If the value of the LinkMonitor attribute is not set to 1 or 2, you must manually resynchronize the HTC devices after the link is restored.

To manually resynchronize the HTC devices after the link is restored:

  1. Before you resync the S-VOL device, you must split off the Shadow Image device from the S-VOL device at the secondary site.

  2. You must initiate resync of S-VOL device using the agent's pairresync action.

  3. After P-VOL and S-VOL devices are in sync, reestablish the mirror relationship between the Shadow Copy and the S-VOL devices.

If you initiate a failover to the secondary site when resync is in progress, the online function of the Hitachi TrueCopy/Hewlett-Packard XP Continuous Access agent waits for the resync to complete and then initiates a takeover of the S-VOL devices.

Note:

If you did not configure Shadow Copy devices and if disaster occurs when resync is in progress, then the data at the secondary site becomes inconsistent. Veritas recommends configuring Shadow Copy devices at both the sites.

See Replication link / Application failure scenarios.

Network failure

The LLT and the replication links between the sites fail.

VCS response:

  • VCS at each site concludes that the nodes at the other site have faulted.

  • Does the following based on the AutoFailOver attribute for the faulted service group:

    • 2 - No action.
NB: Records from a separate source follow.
## src/rtl/diag_pkg.sv

```systemverilog
package diag_pkg;

    parameter int CH = 8;

    typedef enum logic [1:0] {
        SQ_IDLE,
        SQ_XFER1,
        SQ_SETTLE,
        SQ_XFER2
    } seq_state_t;

    typedef enum logic [2:0] {
        PH_IDLE,
        PH_LEAD,
        PH_HIGH,
        PH_LOW,
        PH_LAG
    } phase_t;

    typedef struct packed {
        logic [CH-1:0] shorted;
        logic [CH-1:0] open;
    } fault_t;

    // sent bit 0 = on, 1 = off; returned bit = pin level (1 = high)
    function automatic fault_t classify(input logic [CH-1:0] sent,
                                        input logic [CH-1:0] rcvd);
        fault_t f;
        f.shorted = ~sent & rcvd;
        f.open    = sent & ~rcvd;
        return f;
    endfunction

endpackage

```

## src/rtl/spi_byte_xfer.sv

```systemverilog
module spi_byte_xfer
    import diag_pkg::*;
#(
    parameter int LEAD_CYC = 30,
    parameter int HALF_CYC = 25,
    parameter int LAG_CYC  = 30
) (
    input  logic          clk,
    input  logic          rst,
    input  logic          go,
    input  logic [CH-1:0] tx_byte,
    output logic          xfer_done,
    output logic [CH-1:0] rx_byte,
    output logic          spi_ce,
    output logic          spi_sclk,
    output logic          spi_si,
    input  logic          spi_so
);

    localparam int MAXC = (LEAD_CYC > HALF_CYC) ?
                          ((LEAD_CYC > LAG_CYC) ? LEAD_CYC : LAG_CYC) :
                          ((HALF_CYC > LAG_CYC) ? HALF_CYC : LAG_CYC);
    localparam int TW   = $clog2(MAXC + 1);
    localparam int BW   = $clog2(CH);

    phase_t        ph;
    logic [TW-1:0] cnt;
    logic [BW-1:0] bitn;
    logic [CH-1:0] tx_sr;
    logic [CH-1:0] rx_sr;

    assign spi_si  = tx_sr[CH-1];
    assign rx_byte = rx_sr;

    always_ff @(posedge clk) begin
        if (rst) begin
            ph        <= PH_IDLE;
            cnt       <= '0;
            bitn      <= '0;
            tx_sr     <= '0;
            rx_sr     <= '0;
            spi_ce    <= 1'b1;
            spi_sclk  <= 1'b0;
            xfer_done <= 1'b0;
        end else begin
            xfer_done <= 1'b0;
            case (ph)
                PH_IDLE: begin
                    if (go) begin
                        tx_sr  <= tx_byte;
                        bitn   <= '0;
                        spi_ce <= 1'b0;
                        cnt    <= TW'(LEAD_CYC - 1);
                        ph     <= PH_LEAD;
                    end
                end
                PH_LEAD: begin
                    if (cnt == '0) begin
                        spi_sclk <= 1'b1;
                        cnt      <= TW'(HALF_CYC - 1);
                        ph       <= PH_HIGH;
                    end else begin
                        cnt <= cnt - 1'b1;
                    end
                end
                PH_HIGH: begin
                    if (cnt == '0) begin
                        spi_sclk <= 1'b0;
                        rx_sr    <= {rx_sr[CH-2:0], spi_so};
                        bitn     <= bitn + 1'b1;
                        if (bitn == BW'(CH - 1)) begin
                            cnt <= TW'(LAG_CYC - 1);
                            ph  <= PH_LAG;
                        end else begin
                            cnt <= TW'(HALF_CYC - 1);
                            ph  <= PH_LOW;
                        end
                    end else begin
                        cnt <= cnt - 1'b1;
                    end
                end
                PH_LOW: begin
                    if (cnt == '0) begin
                        spi_sclk <= 1'b1;
                        tx_sr    <= {tx_sr[CH-2:0], 1'b0};
                        cnt      <= TW'(HALF_CYC - 1);
                        ph       <= PH_HIGH;
                    end else begin
                        cnt <= cnt - 1'b1;
                    end
                end
                PH_LAG: begin
                    if (cnt == '0) begin
                        spi_ce    <= 1'b1;
                        xfer_done <= 1'b1;
                        ph        <= PH_IDLE;
                    end else begin
                        cnt <= cnt - 1'b1;
                    end
                end
                default: ph <= PH_IDLE;
            endcase
        end
    end

    // checker: length of the current clock high phase, saturating
    logic [TW-1:0] hrun;
    always_ff @(posedge clk) begin
        if (rst)                        hrun <= '0;
        else if (!spi_sclk)             hrun <= '0;
        else if (hrun != TW'(HALF_CYC)) hrun <= hrun + 1'b1;
    end

    p_sclk_gated_r3: assert property (@(posedge clk) disable iff (rst)
        spi_sclk |-> !spi_ce);

    p_ce_edge_low_r3: assert property (@(posedge clk) disable iff (rst)
        (spi_ce != $past(spi_ce)) |-> !spi_sclk);

    p_si_hold_r2: assert property (@(posedge clk) disable iff (rst)
        (spi_sclk && $past(spi_sclk)) |-> $stable(spi_si));

    p_high_time_r4: assert property (@(posedge clk) disable iff (rst)
        $fell(spi_sclk) |-> (hrun >= TW'(HALF_CYC)));

endmodule

```

## src/rtl/settle_timer.sv

```systemverilog
module settle_timer #(
    parameter int SETTLE_CYC = 25000
) (
    input  logic clk,
    input  logic rst,
    input  logic arm,
    output logic fire
);

    localparam int CW = $clog2(SETTLE_CYC + 1);

    logic [CW-1:0] cnt;
    logic          run;

    always_ff @(posedge clk) begin
        if (rst) begin
            cnt  <= '0;
            run  <= 1'b0;
            fire <= 1'b0;
        end else begin
            fire <= 1'b0;
            if (arm) begin
                cnt <= CW'(SETTLE_CYC - 1);
                run <= 1'b1;
            end else if (run) begin
                if (cnt == '0) begin
                    run  <= 1'b0;
                    fire <= 1'b1;
                end else begin
                    cnt <= cnt - 1'b1;
                end
            end
        end
    end

endmodule

```

## src/rtl/fault_decoder.sv

```systemverilog
module fault_decoder
    import diag_pkg::*;
(
    input  logic          clk,
    input  logic          rst,
    input  logic          capture,
    input  logic [CH-1:0] sent,
    input  logic [CH-1:0] rcvd,
    output fault_t        faults
);

    always_ff @(posedge clk) begin
        if (rst)          faults <= '0;
        else if (capture) faults <= classify(sent, rcvd);
    end

endmodule

```

## src/rtl/drv_fault_diag.sv

```systemverilog
module drv_fault_diag
    import diag_pkg::*;
#(
    parameter int SETTLE_CYC = 25000,
    parameter int LEAD_CYC   = 30,
    parameter int HALF_CYC   = 25,
    parameter int LAG_CYC    = 30
) (
    input  logic          clk,
    input  logic          rst,
    input  logic          start,
    input  logic [CH-1:0] req_byte,
    output logic          busy,
    output logic          done,
    output logic [CH-1:0] short_mask,
    output logic [CH-1:0] open_mask,
    output logic          spi_ce,
    output logic          spi_sclk,
    output logic          spi_si,
    input  logic          spi_so
);

    localparam int CW = $clog2(SETTLE_CYC + 1);

    seq_state_t    st;
    logic [CH-1:0] byte_q;
    logic          go;
    logic          x_done;
    logic [CH-1:0] rx_byte;
    logic [CH-1:0] tx_sel;
    logic          arm;
    logic          fire;
    logic          capture;
    fault_t        faults;

    assign go      = ((st == SQ_IDLE) && start) || ((st == SQ_SETTLE) && fire);
    assign tx_sel  = (st == SQ_IDLE) ? req_byte : byte_q;
    assign arm     = (st == SQ_XFER1) && x_done;
    assign capture = (st == SQ_XFER2) && x_done;
    assign busy    = (st != SQ_IDLE);

    always_ff @(posedge clk) begin
        if (rst) begin
            st     <= SQ_IDLE;
            byte_q <= '0;
            done   <= 1'b0;
        end else begin
            done <= 1'b0;
            case (st)
                SQ_IDLE:   if (start) begin
                               byte_q <= req_byte;
                               st     <= SQ_XFER1;
                           end
                SQ_XFER1:  if (x_done) st <= SQ_SETTLE;
                SQ_SETTLE: if (fire)   st <= SQ_XFER2;
                SQ_XFER2:  if (x_done) begin
                               st   <= SQ_IDLE;
                               done <= 1'b1;
                           end
                default:   st <= SQ_IDLE;
            endcase
        end
    end

    spi_byte_xfer #(
        .LEAD_CYC (LEAD_CYC),
        .HALF_CYC (HALF_CYC),
        .LAG_CYC  (LAG_CYC)
    ) u_xfer (
        .clk       (clk),
        .rst       (rst),
        .go        (go),
        .tx_byte   (tx_sel),
        .xfer_done (x_done),
        .rx_byte   (rx_byte),
        .spi_ce    (spi_ce),
        .spi_sclk  (spi_sclk),
        .spi_si    (spi_si),
        .spi_so    (spi_so)
    );

    settle_timer #(.SETTLE_CYC(SETTLE_CYC)) u_settle (
        .clk  (clk),
        .rst  (rst),
        .arm  (arm),
        .fire (fire)
    );

    fault_decoder u_dec (
        .clk     (clk),
        .rst     (rst),
        .capture (capture),
        .sent    (byte_q),
        .rcvd    (rx_byte),
        .faults  (faults)
    );

    assign short_mask = faults.shorted;
    assign open_mask  = faults.open;

    // checker: cycles since the first transfer ended, saturating
    logic [CW-1:0] since;
    always_ff @(posedge clk) begin
        if (rst)                          since <= '0;
        else if (arm)                     since <= '0;
        else if (since != CW'(SETTLE_CYC)) since <= since + 1'b1;
    end

    p_settle_gap_r5: assert property (@(posedge clk) disable iff (rst)
        ((st == SQ_SETTLE) && fire) |-> (since >= CW'(SETTLE_CYC)));

    p_done_pulse_r9: assert property (@(posedge clk) disable iff (rst)
        done |=> !done);

    p_done_ends_busy_r9: assert property (@(posedge clk) disable iff (rst)
        done |-> ($past(busy) && !busy));

    p_masks_frozen_r9: assert property (@(posedge clk) disable iff (rst)
        !done |-> ($stable(short_mask) && $stable(open_mask)));

    p_ignore_start_r10: assert property (@(posedge clk) disable iff (rst)
        (busy && start) |=> $stable(byte_q));

endmodule

```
You must confirm the cause of the network failure from the cluster administrator at the remote site and fix the issue.

    • 1 - VCS brings the service group online at the secondary site which leads to a cluster-wide split brain. This causes data divergence between the devices on the arrays at the two sites.

      When the network (LLT and replication) connectivity is restored, VCS takes all the service groups offline on one of the sites and restarts itself. This action eliminates concurrency violation where in the same group is online at both the sites.

      After taking the service group offline, you must manually resynchronize the data.

      Note:

      Veritas recommends that the value of the AutoFailOver attribute is set to 2 for all service groups to prevent unintended failovers due to transient network failures.

To resynchronize the data after the network link is restored:

  1. Take the service groups offline at both the sites.

  2. Manually resynchronize the data.

    Depending on the site whose data you want to retain run the pairresync or the pairresync-swap command.

  3. Bring the service group online on one of the sites.

Agent response: Similar to the site failure.

Storage failure

The array at the primary site fails.

VCS response:

  • Causes the service group at the primary site to fault and displays an alert to indicate the fault.

  • Does the following based on the AutoFailOver attribute for the faulted service group:

    • 1 - VCS automatically brings the faulted service group online at the secondary site.

    • 2 - You must bring the service group online at the secondary site.

Agent response: The agent does the following based on the SplitTakeover attribute of the HTC resource:

  • 1 - The agent issues the horctakeover command to make the HTC devices write-enabled. The S-VOL devices go into the SSWS state.

  • 0 - The agent does not perform failover to the secondary site.